§ **Exercise goal**:
Scan the records for the string "localparam", then copy each line that has it.

Stored items
- - -
[config.mk]
export PLATFORM = sky130hd
export DESIGN_NAME = mmu_perm_check
export DESIGN_NICKNAME = d
export VERILOG_FILES = /design/src/rtl/mmu_perm_check.sv
export SDC_FILE = /design/constraint.sdc
export NUM_CORES = 1
export LEC_CHECK = 0
export BUFFER_PORTS_ARGS = -buffer_cell sky130_fd_sc_hd__clkbuf_2
export CORE_ASPECT_RATIO = 0.6
export CORE_MARGIN = 2
export CORE_UTILIZATION = 43
export CTS_CLUSTER_SIZE = 10
export DETAILED_ROUTE_END_ITERATION = 16
export PLACE_DENSITY = 0.8
export SYNTH_ARGS = -nofsm -noshare
export SYNTH_HDL_FRONTEND = slang
export SYNTH_SLANG_ARGS = --single-unit
[constraint.sdc]
create_clock -name clk -period 2 [get_ports clk]
set_input_delay 0.3 -clock clk [delete_from_list [all_inputs] [get_ports clk]]
set_output_delay 0.3 -clock clk [all_outputs]
set_load 0.005 [all_outputs]
[src/rtl/mmu_perm_check.sv]
module mmu_perm_check #(
  parameter int AW = 32
) (
  input  logic          clk,
  input  logic          rst_n,
  input  logic          chk_valid,
  input  logic          acc_write,
  input  logic          acc_ifetch,
  input  logic          acc_user,
  input  logic [2:0]    perm,
  input  logic          modified,
  input  logic [AW-1:0] vaddr,
  input  logic [9:0]    walk_err,
  input  logic          nofault_en,
  input  logic          traps_en,
  input  logic          fsr_rd,
  output logic [9:0]    err_code,
  output logic [2:0]    rights,
  output logic          trap_ifetch,
  output logic          trap_data,
  output logic [9:0]    fsr,
  output logic [AW-1:0] far
);
  localparam logic [2:0] RT_R = 3'b100;
  localparam logic [2:0] RT_W = 3'b010;
  localparam logic [2:0] RT_X = 3'b001;

  function automatic logic [2:0] level_rights(input logic user, input logic [2:0] p);
    case (p)
      3'd0: level_rights = RT_R;
      3'd1: level_rights = RT_R | RT_W;
      3'd2: level_rights = RT_R | RT_X;
      3'd3: level_rights = RT_R | RT_W | RT_X;
      3'd4: level_rights = RT_X;
      3'd5: level_rights = user ? RT_R : (RT_R | RT_W);
      3'd6: level_rights = user ? 3'b000 : (RT_R | RT_X);
      default: level_rights = user ? 3'b000 : (RT_R | RT_W | RT_X);
    endcase
  endfunction

  logic [2:0] idx, full, need, grant;
  logic [1:0] tbl_err, perm_err;
  logic       priv_bad, walk_bad, fault, override;

  assign idx      = {acc_write, acc_ifetch, ~acc_user};
  assign full     = level_rights(acc_user, perm);
  assign need     = {~acc_write & ~acc_ifetch, acc_write, acc_ifetch};
  assign priv_bad = acc_user & (perm[2:1] == 2'b11);
  assign tbl_err  = priv_bad ? 2'd3 : (|(need & ~full)) ? 2'd2 : 2'd0;
  assign perm_err = (nofault_en & acc_user) ? 2'd0 : tbl_err;
  assign walk_bad = |walk_err;
  assign fault    = walk_bad | (|perm_err);
  assign override = nofault_en | ~traps_en;
  assign grant    = modified ? full : (full & ~RT_W);

  assign err_code    = walk_bad ? walk_err : {8'd0, perm_err};
  assign rights      = !fault ? grant : (override ? 3'b111 : 3'b000);
  assign trap_ifetch = chk_valid & fault & ~override & acc_ifetch;
  assign trap_data   = chk_valid & fault & ~override & ~acc_ifetch;

  logic [9:0] fsr_base;
  assign fsr_base = fsr_rd ? 10'd0 : fsr;

  always_ff @(posedge clk or negedge rst_n) begin
    if (!rst_n) begin
      fsr <= '0;
      far <= '0;
    end else if (chk_valid && fault) begin
      fsr <= {9'd0, |fsr_base} | {2'd0, idx, 5'd0} | err_code | 10'd2;
      far <= vaddr;
    end else if (fsr_rd) begin
      fsr <= '0;
    end
  end

  assert_trap_excl_R7: assert property (@(posedge clk) disable iff (!rst_n)
    $onehot0({trap_ifetch, trap_data}));

  assert_nowrite_R4: assert property (@(posedge clk) disable iff (!rst_n)
    (!modified && err_code == 10'd0) |-> !rights[1]);

  assert_far_load_R6: assert property (@(posedge clk) disable iff (!rst_n)
    (chk_valid && (trap_ifetch || trap_data)) |=> (far == $past(vaddr)));

  assert_fsr_flag_R6: assert property (@(posedge clk) disable iff (!rst_n)
    (chk_valid && err_code != 10'd0) |=> fsr[1]);

  assert_overflow_R6: assert property (@(posedge clk) disable iff (!rst_n)
    (chk_valid && err_code != 10'd0 && fsr != 10'd0 && !fsr_rd) |=> fsr[0]);

  assert_read_clear_R8: assert property (@(posedge clk) disable iff (!rst_n)
    (fsr_rd && !(chk_valid && err_code != 10'd0)) |=> (fsr == 10'd0));

  assert_hold_R9: assert property (@(posedge clk) disable iff (!rst_n)
    (!chk_valid && !fsr_rd) |=> ($stable(fsr) && $stable(far)));
endmodule
### src/rtl/tcap_unit.sv
module tcap_unit
  import tcap_pkg::*;
#(
  parameter int unsigned NCH         = 4,
  parameter int unsigned TW          = 16,
  parameter int unsigned AW          = 4,
  parameter int unsigned SYNC_STAGES = 2
) (
  input  logic           clk,
  input  logic           rst_n,
  input  logic [TW-1:0]  timer_val,
  input  logic [NCH-1:0] cap_pin,
  input  logic           bus_wr,
  input  logic [AW-1:0]  bus_addr,
  input  logic [7:0]     bus_wdata,
  output logic [7:0]     bus_rdata,
  output logic [NCH-1:0] irq
);
  logic [NCH-1:0]    rise_det;
  logic [NCH-1:0]    fall_det;
  logic [NCH-1:0]    edge_hit;
  logic [NCH*TW-1:0] cap_flat;
  logic [2*NCH-1:0]  edge_sel;
  logic [NCH-1:0]    flags;
  logic [NCH-1:0]    ien;

  generate
    for (genvar n = 0; n < NCH; n++) begin : g_ch
      tcap_edge_det #(.SYNC_STAGES(SYNC_STAGES)) u_det (
        .clk       (clk),
        .rst_n     (rst_n),
        .pin_async (cap_pin[n]),
        .rise      (rise_det[n]),
        .fall      (fall_det[n])
      );

      assign edge_hit[n] = edge_qualifies(rise_det[n], fall_det[n], edge_sel[2*n +: 2]);

      tcap_capture #(.TW(TW)) u_cap (
        .clk       (clk),
        .rst_n     (rst_n),
        .load      (edge_hit[n]),
        .timer_val (timer_val),
        .value     (cap_flat[n*TW +: TW])
      );
    end
  endgenerate

  tcap_regs #(.NCH(NCH), .TW(TW), .AW(AW)) u_regs (
    .clk       (clk),
    .rst_n     (rst_n),
    .bus_wr    (bus_wr),
    .bus_addr  (bus_addr),
    .bus_wdata (bus_wdata),
    .bus_rdata (bus_rdata),
    .hit       (edge_hit),
    .cap_flat  (cap_flat),
    .edge_sel  (edge_sel),
    .flags     (flags),
    .ien       (ien),
    .irq       (irq)
  );
endmodule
- - -
§ **Reply**:
  localparam logic [2:0] RT_R = 3'b100;
  localparam logic [2:0] RT_W = 3'b010;
  localparam logic [2:0] RT_X = 3'b001;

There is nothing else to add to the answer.